## src/rtl/alu_seq.sv

```systemverilog
// alu_seq: handshaked ALU with registered result and flags.
// Single-cycle ops finish in one clock; MUL is an iterative shift-add
// over WIDTH cycles, during which busy is high.
//
// Handshake: a request transfers on a rising edge where in_valid && in_ready;
// a result transfers on a rising edge where out_valid && out_ready. out_valid
// never drops and result/flags never change until that transfer happens.
module alu_seq #(
    parameter int WIDTH = 16
) (
    input  logic             clk,
    input  logic             rst,
    input  logic             in_valid,
    output logic             in_ready,
    input  logic [3:0]       op,
    input  logic [WIDTH-1:0] a,
    input  logic [WIDTH-1:0] b,
    output logic             out_valid,
    input  logic             out_ready,
    output logic [WIDTH-1:0] result,
    output logic             zero,
    output logic             neg,
    output logic             carry,
    output logic             ovf,
    output logic             busy,
    output logic [1:0]       dbg_state
);

    localparam int SHW = $clog2(WIDTH);

    localparam logic [3:0] OP_ADD = 4'b0000;
    localparam logic [3:0] OP_CLR = 4'b0100;
    localparam logic [3:0] OP_SUB = 4'b0111;
    localparam logic [3:0] OP_AND = 4'b1000;
    localparam logic [3:0] OP_OR  = 4'b1001;
    localparam logic [3:0] OP_NOT = 4'b1010;
    localparam logic [3:0] OP_MUL = 4'b1101;
    localparam logic [3:0] OP_SHL = 4'b1110;
    localparam logic [3:0] OP_SHR = 4'b1111;

    typedef enum logic [1:0] {
        S_IDLE = 2'd0,
        S_MUL  = 2'd1,
        S_DONE = 2'd2
    } state_t;

    state_t state;
    state_t state_next;

    logic accept;
    logic is_mul;

    // multiplier datapath
    logic [2*WIDTH-1:0] mcand;
    logic [WIDTH-1:0]   mplier;
    logic [2*WIDTH-1:0] acc;
    logic [2*WIDTH-1:0] acc_next;
    logic [SHW-1:0]     cnt;

    // single-cycle ALU intermediates
    logic [WIDTH:0]     add_ext;
    logic [WIDTH-1:0]   sub_res;
    logic [SHW-1:0]     shamt;
    logic [WIDTH:0]     shl_ext;
    logic [WIDTH:0]     shr_ext;
    logic [WIDTH-1:0]   alu_res;
    logic               alu_carry;
    logic               alu_ovf;

    assign accept    = in_valid && in_ready;
    assign is_mul    = (op == OP_MUL);
    assign dbg_state = state;

    // Shifts are done one bit wider so the last bit shifted out lands in the
    // extra position; with a zero amount that position is 0 by construction.
    assign add_ext = {1'b0, a} + {1'b0, b};
    assign sub_res = a - b;
    assign shamt   = b[SHW-1:0];
    assign shl_ext = {1'b0, a} << shamt;
    assign shr_ext = {a, 1'b0} >> shamt;

    assign acc_next = mplier[0] ? (acc + mcand) : acc;

    // State register
    always_ff @(posedge clk) begin
        if (rst) begin
            state <= S_IDLE;
        end else begin
            state <= state_next;
        end
    end

    // Next-state logic
    always_comb begin
        state_next = state;
        case (state)
            S_IDLE: begin
                if (accept) begin
                    state_next = is_mul ? S_MUL : S_DONE;
                end
            end
            S_MUL: begin
                if (cnt == '0) begin
                    state_next = S_DONE;
                end
            end
            S_DONE: begin
                if (out_ready) begin
                    if (accept) begin
                        state_next = is_mul ? S_MUL : S_DONE;
                    end else begin
                        state_next = S_IDLE;
                    end
                end
            end
            default: state_next = S_IDLE;
        endcase
    end

    // Handshake and status outputs decoded from state
    always_comb begin
        in_ready  = !rst && ((state == S_IDLE) || ((state == S_DONE) && out_ready));
        out_valid = (state == S_DONE);
        busy      = (state == S_MUL);
    end

    // Single-cycle ALU result and flag candidates
    always_comb begin
        alu_res   = a;
        alu_carry = 1'b0;
        alu_ovf   = 1'b0;
        case (op)
            OP_ADD: begin
                alu_res   = add_ext[WIDTH-1:0];
                alu_carry = add_ext[WIDTH];
                alu_ovf   = (a[WIDTH-1] == b[WIDTH-1]) && (add_ext[WIDTH-1] != a[WIDTH-1]);
            end
            OP_SUB: begin
                alu_res   = sub_res;
                alu_carry = (a < b);
                alu_ovf   = (a[WIDTH-1] != b[WIDTH-1]) && (sub_res[WIDTH-1] != a[WIDTH-1]);
            end
            OP_AND: alu_res = a & b;
            OP_OR:  alu_res = a | b;
            OP_NOT: alu_res = ~a;
            OP_CLR: alu_res = '0;
            OP_SHL: begin
                alu_res   = shl_ext[WIDTH-1:0];
                alu_carry = shl_ext[WIDTH];
            end
            OP_SHR: begin
                alu_res   = shr_ext[WIDTH:1];
                alu_carry = shr_ext[0];
            end
            default: alu_res = a;
        endcase
    end

    // Datapath registers: capture on accept, iterate in MUL, publish results
    always_ff @(posedge clk) begin
        if (rst) begin
            result <= '0;
            zero   <= 1'b0;
            neg    <= 1'b0;
            carry  <= 1'b0;
            ovf    <= 1'b0;
            mcand  <= '0;
            mplier <= '0;
            acc    <= '0;
            cnt    <= '0;
        end else if (accept) begin
            if (is_mul) begin
                mcand  <= {{WIDTH{1'b0}}, a};
                mplier <= b;
                acc    <= '0;
                cnt    <= SHW'(WIDTH - 1);
            end else begin
                result <= alu_res;
                zero   <= (alu_res == '0);
                neg    <= alu_res[WIDTH-1];
                carry  <= alu_carry;
                ovf    <= alu_ovf;
            end
        end else if (state == S_MUL) begin
            acc    <= acc_next;
            mcand  <= mcand << 1;
            mplier <= mplier >> 1;
            cnt    <= cnt - SHW'(1);
            if (cnt == '0) begin
                result <= acc_next[WIDTH-1:0];
                zero   <= (acc_next[WIDTH-1:0] == '0);
                neg    <= acc_next[WIDTH-1];
                carry  <= (acc_next[2*WIDTH-1:WIDTH] != '0);
                ovf    <= 1'b0;
            end
        end
    end

endmodule

```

..........

→ **Try it**
Find the word "assign" in the entries above. Copy every line that has it.

→ **Task answer**
    assign accept    = in_valid && in_ready;
    assign is_mul    = (op == OP_MUL);
    assign dbg_state = state;
    assign add_ext = {1'b0, a} + {1'b0, b};
    assign sub_res = a - b;
    assign shamt   = b[SHW-1:0];
    assign shl_ext = {1'b0, a} << shamt;
    assign shr_ext = {a, 1'b0} >> shamt;
    assign acc_next = mplier[0] ? (acc + mcand) : acc;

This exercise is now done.